“Full-stack” data scientist means mastery of machine learning, statistics, and analytics. Today’s fashion in data science favors flashy sophistication with a dash of sci-fi, making AI and machine learning the darlings of the job market. Alternative challengers for the alpha spot come from statistics, thanks to a century-long reputation for rigor and mathematical superiority. What about analysts? Whereas excellence in statistics is about rigor and excellence in machine learning is about performance, excellence in analytics is all about speed. Analysts are your best bet for coming up with those hypotheses in the first place. As analysts mature, they’ll begin to get the hang of judging what’s important in addition to what’s interesting, allowing decision-makers to step away from the middleman role. Of the three breeds, analysts are the most likely heirs to the decision throne.
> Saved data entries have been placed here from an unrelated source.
This is an optimization exercise on Yosys and OpenROAD, whose aim is small area, a short achievable clock period and few clock cycles per item, not a production implementation.
RTL that was checked went through simulation tests only; none was proved equivalent to the original.
The RTL of runs 1 to 4 was laid out without a check of its function.
No driver is modelled on the clock port, so clock power and skew are understated where the tree is cut down; a real chip needs a root buffer or a tree.
No activity file was given, so power comes from the tool's default toggle rates.

`flow/run.sh`:
```
#!/bin/bash
# Standard ORFS layout, with the port buffers made from plain buffers
# (sky130_fd_sc_hd__buf_1, resized by timing repair) instead of the slow
# delay cells buffer_ports picks by default, and clock tree synthesis
# without dummy loads.
set -euo pipefail
bash standard.sh "BUFFER_PORTS_ARGS=-buffer_cell sky130_fd_sc_hd__buf_1" \
  "CTS_ARGS=-sink_clustering_enable -repair_clock_nets -sink_clustering_size 30 -sink_clustering_max_diameter 100 -dont_use_dummy_load -balance_levels" \
  finish > standard_flow.log 2>&1
```
`standard.sh`:
```
#!/bin/bash
# synth_recipe.tcl (not shown) runs the flow's synth.tcl, then flattens the netlist and writes it again
# the make line also repeats each setting of config.mk as NAME=value (left out here)
make -C /OpenROAD-flow-scripts/flow DESIGN_CONFIG=/design/flow/config.mk WORK_HOME=/design/flow/orfs CLKGATE_MAP_FILE= SYNTH_SCRIPT=/design/flow/synth_recipe.tcl "${@:-finish}"
```
`config.mk`:
```
export PLATFORM = sky130hd
export DESIGN_NAME = iot_filter_top
export DESIGN_NICKNAME = iot_filter_top
export VERILOG_FILES = /design/flow/design.v
export SDC_FILE = /design/flow/constraint.sdc
export NUM_CORES = 4
export LEC_CHECK = 0
export CAP_MARGIN = 20
export CORE_MARGIN = 2
export CORE_UTILIZATION = 40
export SETUP_SLACK_MARGIN = 4.45
export SLEW_MARGIN = 20
```
`constraint.sdc`:
```
create_clock -name core_clock -period 7.0 [get_ports {clk}]
set_input_delay 1.4000 -clock core_clock [delete_from_list [all_inputs] [get_ports {clk}]]
set_output_delay 1.4000 -clock core_clock [all_outputs]
set_load 0.01 [all_outputs]
```
`design.v`:
```
`timescale 1ns/1ps
`default_nettype none
package iot_data_pkg;
    typedef logic [8-1:0] iot_byte_t;
    typedef logic [128-1:0] iot_word_t;
    typedef logic [3-1:0] crc_t;
    typedef logic [$clog2(16)-1:0] byte_idx_t;
    typedef logic [$clog2(8)-1:0] word_cnt_t;
endpackage
`default_nettype wire
`timescale 1ns/1ps
`default_nettype none
package iot_ctrl_pkg;
    typedef enum logic [2:0] {
        FN_ENCRYPT  = 3'd1,
        FN_DECRYPT  = 3'd2,
        FN_CRC      = 3'd3,
        FN_TOP2MAX  = 3'd4,
        FN_LAST2MIN = 3'd5
    } fn_sel_t;
    typedef enum logic [1:0] {REL_EQUAL, REL_BIGGER, REL_SMALLER} relation_t;
    typedef enum logic [1:0] {OUT_IDLE, OUT_FIRST, OUT_SECOND} out_state_t;
endpackage
`default_nettype wire
`timescale 1ns/1ps
`default_nettype none
module iot_filter_top
(
    input  logic         clk,
    input  logic         rst,
    input  logic         in_en,
    input  logic [7:0]   iot_in,
    input  logic [2:0]   fn_sel,
    output logic         busy,
    output logic         valid,
    output logic [127:0] iot_out
);
    logic is_crc, is_top, is_rank;
    always_ff @(posedge clk) begin
        is_crc  <= (fn_sel == 3'd3);
        is_top  <= (fn_sel == 3'd4);
        is_rank <= (fn_sel == 3'd4) || (fn_sel == 3'd5);
    end
    logic       in_v;
    logic [7:0] cur;
    always_ff @(posedge clk) cur <= iot_in;
    logic [3:0]   bi;              
    logic [3:0]   rc;              
    logic [2:0]   wc;              
    function automatic logic [3:0] step4(logic [3:0] x);
        step4 = {x[2:0], x[3] ^ x[0] ^ (x[2:0] == 3'd0)};
    endfunction
    function automatic logic [2:0] step3(logic [2:0] x);
        step3 = {x[1:0], x[2] ^ x[0] ^ (x[1:0] == 2'd0)};
    endfunction
    localparam logic [3:0] LAST4 = 4'b1000;
    localparam logic [2:0] WC1   = 3'b001;
    localparam logic [2:0] WC7   = 3'b100;
    logic         mv;              
    logic         dA, wA, dB, wB;  
    logic [127:0] r0, r1;
    wire [7:0] tA = r0[127:120];
    wire [7:0] tB = r1[127:120];
    wire first_byte = (bi == 4'd0);
    wire last_byte  = (bi == LAST4);
    wire keepA      = dA && !first_byte;
    wire keepB      = dB && !first_byte;
    logic rot;
    logic eqA, gtA, eqB, gtB;
    wire [7:0] nA = rot ? r0[119:112] : r0[127:120];
    wire [7:0] nB = rot ? r1[119:112] : r1[127:120];
    always_ff @(posedge clk) begin
        eqA <= (iot_in == nA);
        gtA <= is_top ? (iot_in > nA) : (iot_in < nA);
        eqB <= (iot_in == nB);
        gtB <= is_top ? (iot_in > nB) : (iot_in < nB);
    end
    wire dA_n  = keepA || !eqA;
    wire wA_n  = keepA ? wA : gtA;
    wire dB_n  = keepB || !eqB;
    wire wB_n  = keepB ? wB : gtB;
    wire winA  = dA_n && wA_n;
    wire winB  = dB_n && wB_n;
    wire loseB = dB_n && !wB_n;
    wire rank_w = in_v && (wc != 3'd0);
    wire w1     = in_v && (wc == WC1);
    wire wn     = rank_w && (wc != WC1);
    wire s0_cur = (w1 && winB) || (wn && winA);
    wire s0_b   = (w1 && !winB) || (!rank_w && mv);
    wire s0_a   = !s0_cur && !s0_b;
    wire s1_cur = (in_v && !rank_w) || (w1 && !winB) || (wn && !winA && !loseB);
    wire s1_a   = wn && winA;
    wire s1_b   = !s1_cur && !s1_a;
    wire [7:0] b0 = ({8{s0_cur}} & cur) | ({8{s0_a}} & tA) | ({8{s0_b}} & tB);
    wire [7:0] b1 = ({8{s1_cur}} & cur) | ({8{s1_a}} & tA) | ({8{s1_b}} & tB);
    function automatic logic [2:0] crc_fold(logic [2:0] seed, logic [7:0] data);
        logic [2:0] c;
        logic       fb;
        c = seed;
        for (int i = 7; i >= 0; i--) begin
            fb = c[2] ^ data[i];
            c  = {c[1:0], 1'b0} ^ (fb ? 3'b011 : 3'b000);
        end
        crc_fold = c;
    endfunction
    logic [2:0] crc;
    wire  [2:0] crc_n = crc_fold(first_byte ? 3'd0 : crc, cur);
    always_ff @(posedge clk) begin
        if (in_v) crc <= crc_n;
    end
    always_ff @(posedge clk) begin
        if (in_v) begin
            dA <= dA_n;
            wA <= wA_n;
            dB <= dB_n;
            wB <= wB_n;
        end
    end
    always_ff @(posedge clk) begin
        if (rot) begin
            r0[127:8]  <= r0[119:0];
            r0[7:0]    <= is_crc ? {5'd0, crc_n & {3{last_byte}}} : b0;
            r1         <= {r1[119:0], b1};
        end
    end
    wire       end_word = in_v && last_byte;
    wire [3:0] bi_n  = in_v ? step4(bi) : bi;
    wire [3:0] rc_n  = rot ? step4(rc) : rc;
    wire       mv_n  = (end_word && is_rank && wc == WC7) || (mv && !(rc == LAST4));
    wire       in_v_n = in_en && !busy;
    wire       busy_n = !in_v_n && (mv_n || rc_n != bi_n) && (step4(rc_n) != bi_n);
    wire       rot_n  = in_v_n || mv_n || (rc_n != bi_n);
    always_ff @(posedge clk or posedge rst) begin
        if (rst) begin
            in_v  <= 1'b0;
            bi    <= 4'd0;
            rc    <= 4'd0;
            wc    <= 3'd0;
            mv    <= 1'b0;
            busy  <= 1'b0;
            rot   <= 1'b0;
            valid <= 1'b0;
        end else begin
            in_v <= in_v_n;
            bi   <= bi_n;
            rc   <= rc_n;
            mv   <= mv_n;
            busy <= busy_n;
            rot  <= rot_n;
            if (end_word) wc <= step3(wc);
            valid <= (end_word && (is_crc || (is_rank && wc == WC7)))
                     || (mv && rc == LAST4);
        end
    end
    assign iot_out = r0;
endmodule
`default_nettype wire
```
==> results_dict.tcl, run 1 <==
set metrics [dict create \
    start_util_pct 40.7 \
    ctsHtreeMaxLevel 1 \
    r2r_setup_slack_ns 4.58 \
    pwr-share-clk_pct 15.4 \
    layout-drive-gt1-share_pct 7.24 \
    grt_pass1_vias 4883 \
    reg2reg_from "bi[2]$_DFF_PP0_" \
    worst_pin_slew_ns 0.810 \
    avgRoutedWirePerCell_um 17.9 \
    start_kind "flop" \
    slowest_delay_ns 0.47 \
    crit_fanout 2 \
    core_um2 25100 \
    grt_max_degree 70 \
    path_buf_inv 1 \
    drtAntennaViolNets 0 \
    hp-class "flop to flop" \
    clock-sinks 294 \
    first_pass_iters 5 \
    reg2reg_to "r1[5]$_DFFE_PP_" \
    die_area_um2 26800 \
    hold_viol 0 \
    p_per_area_nw_per_um2 474 \
    cp_top_family "flip-flops" \
    grt_pass1_wl_um 27500 \
    setup_viol 0 \
    slew-limit-headroom_pct 46.0 \
    clk_latency_ns 0.49 \
    cp_num_cells 1 \
    period_share_pct 35.9 \
    p_leak_nw 4.38 \
    instances_no_fill 1008 \
    async_flop_share_pct 5.44 \
    peakVddDrop_mv 0.306 \
    crit_path_end "iot_out[118]" \
    synth.distinct_cells 43 \
    synth-edff-count 263 \
    clkTransAtPathRegs_ns 0.10 \
    finalPower_mw 5.53 \
    grt_util_all_layers_pct 13.2 \
    worst_ep_arrival_time_ns 1.11 \
    area_delta_synth_final_pct 14.1 \
    met2_usage_pct 21.1 \
    viasPerCell 4.95 \
    reg2reg_depth 6 \
    slew_viol_final 0 \
    worstHoldStart "r1[88]$_DFFE_PP_" \
    fp-row-count 58 \
    grt_setup_unrepaired "true" \
    drtIter0Drc 416 \
    ys_seq_elements 294 \
    wl_um 18000 \
    path_cells "buf_1" \
    power_frac_seq_pct 62.7 \
    grt_antenna_before_repair 3 \
    fin_tns_setup_ns 0 \
    dp.final_hpwl_um 11600 \
    place_inst 979 \
    synth-main-ff-cell "edfxtp_1" \
    status "complete, no violations" \
    overflow 0 \
    cts_tree "yes" \
    via_count 4985 \
    hold_ws_ns 0.404 \
    nNetsFinal 709 \
    met3_usage_pct 2.42 \
    cts_buffers 14 \
    die_h_um 164 \
    fillers 2215 \
    ys_seq_area_share_pct 84.2 \
    synth_nets 541 \
    io_buffers 143 \
    drc 0 \
    die_x_um 164 \
    crit_type "flop to output port" \
    power_frac_comb_pct 22.0 \
    required_ns 5.60 \
    cts_hold_buffers 0 \
    synthCells 511 \
    gp_congestion 0.858 \
    switching_share_pct 29.9 \
    top_level_ports 144 \
    fmax_ghz 0.398 \
    p_int_mw 3.87 \
    synth_area_um2 10200 \
    use_met1_pct 18.7 \
    p_sw_mw 1.65 \
    busiest_layer "met2" \
    cp_slowest_cell "edfxtp_1" \
    synth-warning-count 1 \
    cp-end-kind "output port" \
    synth.avg_cell_area_um2 20.0 \
    timing.final.crit_period_ns 2.51 \
    fin_skew_ns 0.0371 \
    clockBufferDepth 3 \
    maxCapViolCount 0 \
    startpoint "r0[118]$_DFFE_PP_" \
    clock-root-buffer "clkbuf_16" \
]
-- layout by cell type, fill, tap and decap left out, types with 12 or more instances in the layout --
master and count:
a21o_1 12, buf_1 141, buf_4 16, clkbuf_16 14
dfrtp_1 15, dfxtp_1 15, edfxtp_1 263, ha_1 16
mux2i_1 23, nand2_1 22, xnor2_1 19
-- metrics by stage --
stage | utilization [%] | setup slack [ns] | cell area (um^2)
after floorplan | - | 3.09 | 10200
after global placement | 44.4 | 4.33 | 11100
after detailed placement | 44.4 | 4.21 | 11100
after CTS | 46.1 | 4.44 | 11600
after global routing | 46.4 | 4.40 | 11700
final | 46.4 | 4.49 | 11700
-- final cells by class --
class	instances	area [um^2]	area share, %
antenna	1	2.50	0.0215
tap	330	413	3.54
inverter	10	37.5	0.322
clock buffer	14	350	3.01
sequential	294	8600	73.8
timing repair buffer	161	699	6.00
multi-input combinational	198	1550	13.3
-- layer usage --
| layer | vias to the layer above | wire [um] |
|---|---|---|
| li1 | 2302 | - |
| met1 | 2492 | 8320 |
| met2 | 158 | 8210 |
| met3 | 29 | 1020 |
| met4 | 4 | 449 |
| met5 | - | 24 |
-- flip-flops by register name, indices dropped and copies added, names as in the netlist, 3 cells and up --
signal  count
bi          4
crc         3
cur         8
r0        128
r1        128
rc          4
wc          3
-- synthesized netlist by cell type, types with 2 or more instances --
library cell | n | area (um^2)
a21o_1 | 12 | 90.1
and3_1 | 2 | 12.5
o211ai_1 | 2 | 15.0
inv_1 | 10 | 37.5
nor3_1 | 3 | 15.0
o21ai_0 | 9 | 45.0
mux2i_1 | 25 | 250
dfrtp_1 | 16 | 400
ha_1 | 16 | 200
xor2_1 | 5 | 43.8
mux2_2 | 4 | 45.0
buf_4 | 2 | 15.0
a222oi_1 | 5 | 50.1
nand3_1 | 5 | 25.0
nor2b_1 | 11 | 68.8
xnor2_1 | 19 | 166
a22o_1 | 12 | 105
a21oi_1 | 7 | 35.0
edfxtp_1 | 263 | 7900
nand4_1 | 4 | 25.0
o21ai_1 | 3 | 15.0
nor2_1 | 10 | 37.5
nand2b_1 | 4 | 25.0
nand2_1 | 22 | 82.6
clkbuf_1 | 4 | 15.0
dfxtp_1 | 15 | 300
a22oi_1 | 4 | 30.0
or3_1 | 2 | 12.5
-- kinds of logic after synthesis --
| logic type | after synthesis | share of synthesized area, % |
|---|---|---|
| DFF | 294 | 84.2 |
| buffers and inverters | 19 | 0.857 |
| xor gates and xnor gates | 24 | 2.06 |
| adders and majority gates | 16 | 1.96 |
| AOI/OAI and AO/OA | 60 | 4.57 |
| muxes | 29 | 2.89 |
| and+or+nand+nor | 69 | 3.50 |
-- worst min path at each step --
stage,cells past startpoint,endpoint
after CTS,0,r1[96]$_DFFE_PP_
after floorplan,0,r1[100]$_DFFE_PP_
final,0,r1[96]$_DFFE_PP_
after detailed placement,0,r1[110]$_DFFE_PP_
after global routing,0,r1[96]$_DFFE_PP_
after global placement,0,r1[25]$_DFFE_PP_
-- power groups by stage --
| stage | logic [mW] | registers, mW | clock network (mW) |
|---|---|---|---|
| 3_5_place_dp | 1.11 | 3.53 | 0 |
| 2_1_floorplan | 0.475 | 3.60 | 0 |
| 4_1_cts | 1.20 | 3.49 | 0.888 |
| 3_3_place_gp | 1.11 | 3.50 | 0 |
| 6_report | 1.21 | 3.46 | 0.849 |
| 5_1_grt | 1.34 | 3.58 | 0.936 |
-- timing repair --
item,CTS,global route
buffers inserted,10,4
endpoints found under the setup margin,19,16
gates resized for setup,5,10
==> inputs of run 2 (changes only) <==
--- a/config.mk
+++ b/config.mk
@@ -10,3 +10,3 @@
 export CORE_UTILIZATION = 40
-export SETUP_SLACK_MARGIN = 4.45
+export SETUP_SLACK_MARGIN = 4.5
 export SLEW_MARGIN = 20
==> results_dict.tcl, run 2 <==
set metrics [dict create \
    async_flop_share_pct 5.44 \
    yosys.area.top_type_share_pct 77.3 \
    worst_pin_slew_ns 0.809 \
    synth-edff-count 263 \
    cp_top_family "flip-flops" \
    start_kind "flop" \
    grt_pass1_wl_um 27600 \
    final_cell_mix "edfxtp_1 (263), buf_1 (126), buf_4 (31)" \
    io_buffers 143 \
    fp-row-count 58 \
    viasPerCell 4.92 \
    wl_um 18200 \
    synth_area_leaders "edfxtp_1 (77%), dfrtp_1 (3.9%), dfxtp_1 (2.9%)" \
    synth_area_um2 10200 \
    ys_seq_elements 294 \
    hold_viol 0 \
    required_ns 5.60 \
    die_h_um 164 \
    overflow 0 \
    status "complete, no violations" \
    cts_hold_buffers 0 \
    fin_tns_setup_ns 0 \
    synth.distinct_cells 43 \
    slew-limit-headroom_pct 46.1 \
    reg2reg_from "bi[3]$_DFF_PP0_" \
    slew_viol_final 0 \
    synth.avg_cell_area_um2 20.0 \
    clk_latency_ns 0.49 \
    grt_max_degree 70 \
    clockBufferDepth 3 \
    die_x_um 164 \
    clock-sinks 294 \
    grt_antenna_before_repair 3 \
    synthCells 511 \
    gp_congestion 0.858 \
    setup_viol 0 \
    timing.final.crit_period_ns 2.51 \
    startpoint "r0[118]$_DFFE_PP_" \
    dp.final_hpwl_um 11600 \
    first_pass_iters 5 \
    synth-warning-count 1 \
    top_level_ports 144 \
    clkTransAtPathRegs_ns 0.10 \
    fin_skew_ns 0.0364 \
    synth_common_cells "edfxtp_1 (263), mux2i_1 (25), nand2_1 (22)" \
    ctsHtreeMaxLevel 1 \
    worstHoldStart "r1[88]$_DFFE_PP_" \
    grt_setup_unrepaired "true" \
    cp-end-kind "output port" \
    cts_tree "yes" \
    drtIter0Drc 395 \
    crit_fanout 2 \
    via_count 5032 \
    core_um2 25100 \
    path_cells "buf_1" \
    drc 0 \
    synth_nets 541 \
    hold_ws_ns 0.408 \
    ys_seq_area_share_pct 84.2 \
    grt_util_all_layers_pct 13.2 \
    avgRoutedWirePerCell_um 17.8 \
    final_common_cell "edfxtp_1" \
    synth-main-ff-cell "edfxtp_1" \
    slowest_delay_ns 0.47 \
    yosysMostFrequentCell "edfxtp_1" \
    clock-root-buffer "clkbuf_16" \
    cp_slowest_cell "edfxtp_1" \
    p_per_area_nw_per_um2 476 \
    cts_buffers 14 \
    hp-class "flop to flop" \
    period_share_pct 35.9 \
    synth_largest_area_cell "edfxtp_1" \
    maxCapViolCount 0 \
    area_delta_synth_final_pct 15.5 \
    path_buf_inv 1 \
    crit_type "flop to output port" \
    worst_ep_arrival_time_ns 1.11 \
    grt_pass1_vias 4905 \
    start_util_pct 40.7 \
    top_regs "r0 x128, r1 x128, cur x8" \
    fmax_ghz 0.398 \
    peakVddDrop_mv 0.324 \
    p_leak_nw 4.50 \
    nNetsFinal 724 \
    layout-drive-gt1-share_pct 11.4 \
    die_area_um2 26800 \
    drtAntennaViolNets 0 \
]
-- run 2: cell counts after synthesis --
No cell type changed its count.
-- run 2: layer usage --
| layer | vias to the layer above | global-route usage (%) | share of wire [%] |
|---|---|---|---|
| met5 | - | 0 | 0.14 |
| met4 | 4 | 3.55 | 2.5 |
| met3 | 29 | 2.42 | 5.2 |
| met2 | 155 | 21.1 | 46 |
| met1 | 2518 | 18.7 | 46 |
| li1 | 2326 | - | - |
-- run 2: final cells by class --
type                    instances  area [um^2]
multi-input cells             198         1560
well taps                     330          413
fillers                      2206        13300
clock buffers                  14          350
repair buffers                176          837
inverters                      10         37.5
flip-flops and latches        294         8600
diodes                          1         2.50
-- run 2: cells by family after synthesis --
group | Yosys count | share of synthesized area [%]
buffers and inverters | 19 | 0.857
DFF | 294 | 84.2
and+or+nand+nor | 69 | 3.50
AOI/OAI and AO/OA | 60 | 4.57
adders and majority gates | 16 | 1.96
muxes | 29 | 2.89
xor gates and xnor gates | 24 | 2.06
-- run 2: where the power goes --
group / total [mW] / internal, mW / switching, mW
combinational: 1.30 / 0.553 / 0.750
clock: 0.848 / 0.362 / 0.486
sequential: 3.46 / 3.03 / 0.434
-- run 2: timing repair --
item	in CTS	in global routing
setup buffers	16	13
hold endpoints to repair	0	0
gates resized for setup	10	21
setup endpoints to repair	33	42
pin swaps	0	2
-- run 2: final timing paths --
check | to | slack [ns] | depth (start not counted)
max in group asynchronous | rot$_DFF_PP0_ | 5.62 | 2
hold / removal | r1[96]$_DFFE_PP_ | 0.41 | 0
hold reg to reg | r1[96]$_DFFE_PP_ | 0.41 | 0
min in group asynchronous | valid$_DFF_PP0_ | 0.94 | 2
setup / recovery | iot_out[118] | 4.49 | 1
setup reg to reg | r1[5]$_DFFE_PP_ | 4.64 | 6
-- run 2: through the flow --
step / worst slack [ns] / util (%) / instances / area (um^2) / total power [mW]
floorplan: 3.09 / - / 511 / 10200 / 4.07
global placement: 4.33 / 44.4 / 979 / 11100 / 4.61
detailed placement: 4.21 / 44.4 / 979 / 11100 / 4.64
CTS: 4.44 / 46.4 / 1009 / 11600 / 5.61
global route: 4.44 / 47.0 / 1022 / 11800 / 5.94
finish: 4.49 / 47.0 / 1023 / 11800 / 5.61
==> inputs of run 3 (changes only) <==
--- a/flow/run.sh
+++ b/flow/run.sh
@@ -7,3 +7,3 @@
 bash standard.sh "BUFFER_PORTS_ARGS=-buffer_cell sky130_fd_sc_hd__buf_1" \
-  "CTS_ARGS=-sink_clustering_enable -repair_clock_nets -sink_clustering_size 30 -sink_clustering_max_diameter 100 -dont_use_dummy_load -balance_levels" \
+  "CTS_ARGS=-sink_clustering_enable -repair_clock_nets -sink_clustering_size 30 -sink_clustering_max_diameter 100 -dont_use_dummy_load -balance_levels -distance_between_buffers 1000 -branching_point_buffers_distance 1000" \
   finish > standard_flow.log 2>&1
--- a/config.mk
+++ b/config.mk
@@ -10,3 +10,3 @@
 export CORE_UTILIZATION = 40
-export SETUP_SLACK_MARGIN = 4.5
+export SETUP_SLACK_MARGIN = 4.45
 export SLEW_MARGIN = 20
==> results_dict.tcl, run 3 <==
set metrics [dict create \
    status "complete, no violations" \
    ys_seq_elements 294 \
    cp-end-kind "output port" \
    hp-class "flop to flop" \
    period_share_pct 35.9 \
    crit_type "flop to output port" \
    nNetsFinal 709 \
    via_count 4985 \
    overflow 0 \
    avgRoutedWirePerCell_um 17.9 \
    grt_pass1_vias 4883 \
    timing.final.crit_period_ns 2.51 \
    final_cell_mix "edfxtp_1 (263), buf_1 (141), mux2i_1 (23)" \
    cts_tree "yes" \
    place_inst 979 \
    worstHoldStart "r1[88]$_DFFE_PP_" \
    p_per_area_nw_per_um2 474 \
    io_buffers 143 \
    fillers 2215 \
    clockBufferDepth 3 \
    die_x_um 164 \
    hold_viol 0 \
    synth_nets 541 \
    ctsHtreeMaxLevel 1 \
    seq_area_um2 8600 \
    worst_ep_arrival_time_ns 1.11 \
    grt_pass1_wl_um 27500 \
    viasPerCell 4.95 \
    clock-sinks 294 \
    grt_max_degree 70 \
    drtAntennaViolNets 0 \
    finalPower_mw 5.53 \
    synth_area_um2 10200 \
    layout-drive-gt1-share_pct 7.24 \
    synth-main-ff-cell "edfxtp_1" \
    setup_slack_ns 4.49 \
    yosys.area.top_type_share_pct 77.3 \
    die_area_um2 26800 \
    gp_congestion 0.858 \
    async_flop_share_pct 5.44 \
    top_level_ports 144 \
    synth_largest_area_cell "edfxtp_1" \
    drc 0 \
    synth-edff-count 263 \
    wl_um 18000 \
    path_buf_inv 1 \
    fp-row-count 58 \
    ys_seq_area_share_pct 84.2 \
    slew_viol_final 0 \
    first_pass_iters 5 \
    fin_skew_ns 0.0371 \
    top_regs "r0 x128, r1 x128, cur x8" \
    peakVddDrop_mv 0.306 \
    crit_fanout 2 \
    multi_input_area_um2 1550 \
    required_ns 5.60 \
    core_um2 25100 \
    fin_tns_setup_ns 0 \
    slew-limit-headroom_pct 46.0 \
    start_kind "flop" \
    final_common_cell "edfxtp_1" \
    instances_no_fill 1008 \
    cp_top_family "flip-flops" \
    grt_antenna_before_repair 3 \
    path_cells "buf_1" \
    cts_buffers 14 \
    synth_common_cells "edfxtp_1 (263), mux2i_1 (25), nand2_1 (22)" \
    synth.avg_cell_area_um2 20.0 \
    dp_slack_ns 4.21 \
    yosysMostFrequentCell "edfxtp_1" \
    grt_setup_unrepaired "true" \
    drtIter0Drc 416 \
    clkTransAtPathRegs_ns 0.10 \
    clk_latency_ns 0.49 \
    die_h_um 164 \
    p_leak_nw 4.38 \
    dp.final_hpwl_um 11600 \
    synth.distinct_cells 43 \
    start_util_pct 40.7 \
    startpoint "r0[118]$_DFFE_PP_" \
    maxCapViolCount 0 \
    reg2reg_from "bi[2]$_DFF_PP0_" \
    synth-warning-count 1 \
    setup_viol 0 \
    area_delta_synth_final_pct 14.1 \
    fmax_ghz 0.398 \
    grt_util_all_layers_pct 13.2 \
    worst_pin_slew_ns 0.810 \
    cp_slowest_cell "edfxtp_1" \
    synth_area_leaders "edfxtp_1 (77%), dfrtp_1 (3.9%), dfxtp_1 (2.9%)" \
    synthCells 511 \
    slowest_delay_ns 0.47 \
    cts_hold_buffers 0 \
    clock-root-buffer "clkbuf_16" \
]
-- run 3: worst paths after layout --
| check | endpoint | slack, ns | cells past startpoint |
|---|---|---|---|
| min in group asynchronous | valid$_DFF_PP0_ | 0.94 | 2 |
| max | iot_out[118] | 4.49 | 1 |
| max reg2reg | r1[5]$_DFFE_PP_ | 4.58 | 6 |
| min reg2reg | r1[96]$_DFFE_PP_ | 0.40 | 0 |
| max in group asynchronous | rot$_DFF_PP0_ | 5.61 | 2 |
| min | r1[96]$_DFFE_PP_ | 0.40 | 0 |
The top trophy hire in data science is elusive, and it’s no surprise: a “full-stack” data scientist has mastery of machine learning, statistics, and analytics. When teams can’t get their hands on a three-in-one polymath, they set their sights on luring the most impressive prize among the single-origin specialists. Which of those skills gets the pedestal?
Today’s fashion in data science favors flashy sophistication with a dash of sci-fi, making AI and machine learning the darlings of the job market. Alternative challengers for the alpha spot come from statistics, thanks to a century-long reputation for rigor and mathematical superiority. What about analysts?
Analytics as a second-class citizen
If your primary skill is analytics (or data-mining or business intelligence), chances are that your self-confidence has taken a beating as machine learning and statistics have become prized within companies, the job market, and the media.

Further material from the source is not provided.